His actions (and the actions of the woman with whom he cheated) not only hurt their spouses, but they created a fissure in your friend group. So, if he can acknowledge that and work to repair the bond between himself and you and your husband, there may be some hope.

He doesn’t get to come waltzing back into your life simply because he’s in a tough spot emotionally. You don’t owe him companionship. But if you and your husband are open to it, and he’s able to work on making amends, you should pursue it.

There’s so much damage in the past that I don’t think it’s a betrayal of your loyalty to your other friend, so you can step down from the judicial bench and put down the gavel. This will allow you to see your friend as human and, like us all, flawed.

Ask first

Dear Eric: While I agree with your response to the parent whose comments kept offending their daughter, you may have forgotten that the daughter is a millennial. And millennials are universally offended by any criticism. From anyone, especially a parent. As the parent of a 40-year-old, I try to ask myself “did they ask?” before I offer advice.
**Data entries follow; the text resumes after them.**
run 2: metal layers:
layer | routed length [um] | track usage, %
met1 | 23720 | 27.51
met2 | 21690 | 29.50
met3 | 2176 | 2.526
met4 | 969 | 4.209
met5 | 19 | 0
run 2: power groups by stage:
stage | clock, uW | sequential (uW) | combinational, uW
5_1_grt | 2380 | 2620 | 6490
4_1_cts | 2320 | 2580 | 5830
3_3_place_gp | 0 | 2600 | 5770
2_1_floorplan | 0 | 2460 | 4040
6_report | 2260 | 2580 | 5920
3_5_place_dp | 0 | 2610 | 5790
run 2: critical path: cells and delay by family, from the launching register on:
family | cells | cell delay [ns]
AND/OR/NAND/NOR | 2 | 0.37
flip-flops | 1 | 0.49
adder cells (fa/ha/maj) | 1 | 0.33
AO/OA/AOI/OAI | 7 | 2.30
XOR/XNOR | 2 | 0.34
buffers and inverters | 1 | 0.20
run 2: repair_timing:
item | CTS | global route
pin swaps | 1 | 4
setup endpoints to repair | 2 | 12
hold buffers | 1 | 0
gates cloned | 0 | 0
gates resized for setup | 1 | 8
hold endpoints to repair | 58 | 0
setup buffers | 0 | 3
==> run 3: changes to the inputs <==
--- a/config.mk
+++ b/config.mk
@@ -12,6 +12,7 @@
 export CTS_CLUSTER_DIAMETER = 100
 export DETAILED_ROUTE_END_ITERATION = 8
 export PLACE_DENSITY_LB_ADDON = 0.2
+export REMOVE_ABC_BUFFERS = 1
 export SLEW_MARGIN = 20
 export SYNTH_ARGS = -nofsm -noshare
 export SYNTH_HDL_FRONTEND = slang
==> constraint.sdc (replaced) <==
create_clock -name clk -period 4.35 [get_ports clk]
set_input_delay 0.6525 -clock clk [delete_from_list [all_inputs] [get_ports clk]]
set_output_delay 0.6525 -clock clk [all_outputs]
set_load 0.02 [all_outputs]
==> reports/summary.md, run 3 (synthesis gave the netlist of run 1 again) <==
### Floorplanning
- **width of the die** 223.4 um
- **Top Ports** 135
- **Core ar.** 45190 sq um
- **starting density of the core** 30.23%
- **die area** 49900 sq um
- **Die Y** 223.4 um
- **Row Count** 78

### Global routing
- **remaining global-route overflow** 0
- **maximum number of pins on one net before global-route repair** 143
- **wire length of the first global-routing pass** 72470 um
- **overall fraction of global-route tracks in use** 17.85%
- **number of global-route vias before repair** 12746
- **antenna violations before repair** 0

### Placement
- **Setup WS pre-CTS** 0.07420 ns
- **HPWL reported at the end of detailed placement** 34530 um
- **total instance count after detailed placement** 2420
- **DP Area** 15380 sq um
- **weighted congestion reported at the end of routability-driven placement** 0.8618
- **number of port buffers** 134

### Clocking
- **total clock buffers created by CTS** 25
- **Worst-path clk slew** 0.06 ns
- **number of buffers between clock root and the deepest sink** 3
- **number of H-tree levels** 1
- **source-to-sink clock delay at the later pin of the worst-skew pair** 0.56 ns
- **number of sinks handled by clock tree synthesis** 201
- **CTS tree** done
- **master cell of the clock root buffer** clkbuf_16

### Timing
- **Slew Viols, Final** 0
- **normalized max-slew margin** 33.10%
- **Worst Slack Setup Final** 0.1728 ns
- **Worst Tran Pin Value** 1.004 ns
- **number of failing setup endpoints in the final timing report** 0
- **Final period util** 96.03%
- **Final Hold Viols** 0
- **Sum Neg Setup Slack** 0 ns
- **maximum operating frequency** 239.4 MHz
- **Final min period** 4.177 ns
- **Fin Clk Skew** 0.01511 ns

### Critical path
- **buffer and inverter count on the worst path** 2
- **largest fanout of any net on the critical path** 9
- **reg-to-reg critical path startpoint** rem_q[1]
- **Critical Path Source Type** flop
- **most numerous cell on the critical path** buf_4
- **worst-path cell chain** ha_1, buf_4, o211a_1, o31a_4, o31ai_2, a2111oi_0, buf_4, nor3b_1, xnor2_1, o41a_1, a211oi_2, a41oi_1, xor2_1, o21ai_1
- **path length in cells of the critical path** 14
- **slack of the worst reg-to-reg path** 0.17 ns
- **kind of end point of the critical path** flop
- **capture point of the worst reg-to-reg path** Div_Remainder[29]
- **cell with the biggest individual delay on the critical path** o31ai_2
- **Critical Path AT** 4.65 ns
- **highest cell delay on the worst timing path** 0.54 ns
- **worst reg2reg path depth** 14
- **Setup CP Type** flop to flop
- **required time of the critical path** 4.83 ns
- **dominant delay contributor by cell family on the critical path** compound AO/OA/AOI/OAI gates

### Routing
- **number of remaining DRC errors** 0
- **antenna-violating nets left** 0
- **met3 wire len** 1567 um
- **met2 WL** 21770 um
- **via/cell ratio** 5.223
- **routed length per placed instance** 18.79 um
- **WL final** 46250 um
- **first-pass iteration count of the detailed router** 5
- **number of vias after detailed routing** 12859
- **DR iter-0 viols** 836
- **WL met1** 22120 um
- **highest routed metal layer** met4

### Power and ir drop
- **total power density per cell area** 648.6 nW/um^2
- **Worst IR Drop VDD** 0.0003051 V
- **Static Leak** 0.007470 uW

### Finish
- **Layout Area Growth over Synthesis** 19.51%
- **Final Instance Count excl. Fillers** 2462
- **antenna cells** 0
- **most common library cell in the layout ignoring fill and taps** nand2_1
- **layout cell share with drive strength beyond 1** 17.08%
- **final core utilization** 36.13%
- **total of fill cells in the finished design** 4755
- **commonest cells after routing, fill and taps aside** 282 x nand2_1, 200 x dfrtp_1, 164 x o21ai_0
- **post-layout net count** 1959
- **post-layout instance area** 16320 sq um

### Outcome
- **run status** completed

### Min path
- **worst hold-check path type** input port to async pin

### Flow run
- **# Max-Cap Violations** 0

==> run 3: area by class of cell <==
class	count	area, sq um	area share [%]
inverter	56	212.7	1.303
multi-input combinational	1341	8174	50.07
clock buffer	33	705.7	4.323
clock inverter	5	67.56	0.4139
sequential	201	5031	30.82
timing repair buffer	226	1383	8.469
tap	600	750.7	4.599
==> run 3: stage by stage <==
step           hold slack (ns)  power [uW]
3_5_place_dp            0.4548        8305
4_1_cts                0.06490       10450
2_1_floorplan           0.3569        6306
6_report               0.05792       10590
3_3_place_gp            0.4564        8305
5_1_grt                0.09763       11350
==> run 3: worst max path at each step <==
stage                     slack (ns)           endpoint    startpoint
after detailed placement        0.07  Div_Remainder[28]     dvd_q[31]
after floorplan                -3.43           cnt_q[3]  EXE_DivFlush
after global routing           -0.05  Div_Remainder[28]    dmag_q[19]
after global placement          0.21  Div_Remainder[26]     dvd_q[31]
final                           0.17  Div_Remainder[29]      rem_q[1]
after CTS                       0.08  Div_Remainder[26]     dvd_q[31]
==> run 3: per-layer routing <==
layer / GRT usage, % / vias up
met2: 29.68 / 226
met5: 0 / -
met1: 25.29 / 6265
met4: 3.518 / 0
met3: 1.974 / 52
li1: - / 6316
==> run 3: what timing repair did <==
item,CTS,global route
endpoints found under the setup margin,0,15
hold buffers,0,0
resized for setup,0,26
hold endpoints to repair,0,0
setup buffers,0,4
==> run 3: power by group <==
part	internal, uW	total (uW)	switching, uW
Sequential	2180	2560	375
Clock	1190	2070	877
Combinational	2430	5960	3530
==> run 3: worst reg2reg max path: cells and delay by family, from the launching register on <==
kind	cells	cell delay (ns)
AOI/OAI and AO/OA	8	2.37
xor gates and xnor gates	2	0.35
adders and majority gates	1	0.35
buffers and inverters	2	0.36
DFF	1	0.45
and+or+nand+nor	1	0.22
Eric says: Universally? Not to prove my geriatric millennial bona fides — a millennial is defined as someone born between 1981 and 1996 — but I have to push back on this a little bit.

First, generational generalizations don’t serve anyone. Per U.S. Census Bureau data, there are more than 72 million millennials in the United States. Now, it may feel like 72 million people can’t take criticism, but is that really true?

Furthermore, I don’t think any generation wants to be defined by negative characteristics. These kinds of generalities can help inform a cultural context and perhaps lead to curiosity, but they don’t really work as psychological diagnoses.

However, I love the way you end the letter. “Did they ask?” is a fantastic self-check-in for anyone, of any age, who is about to offer unsolicited advice.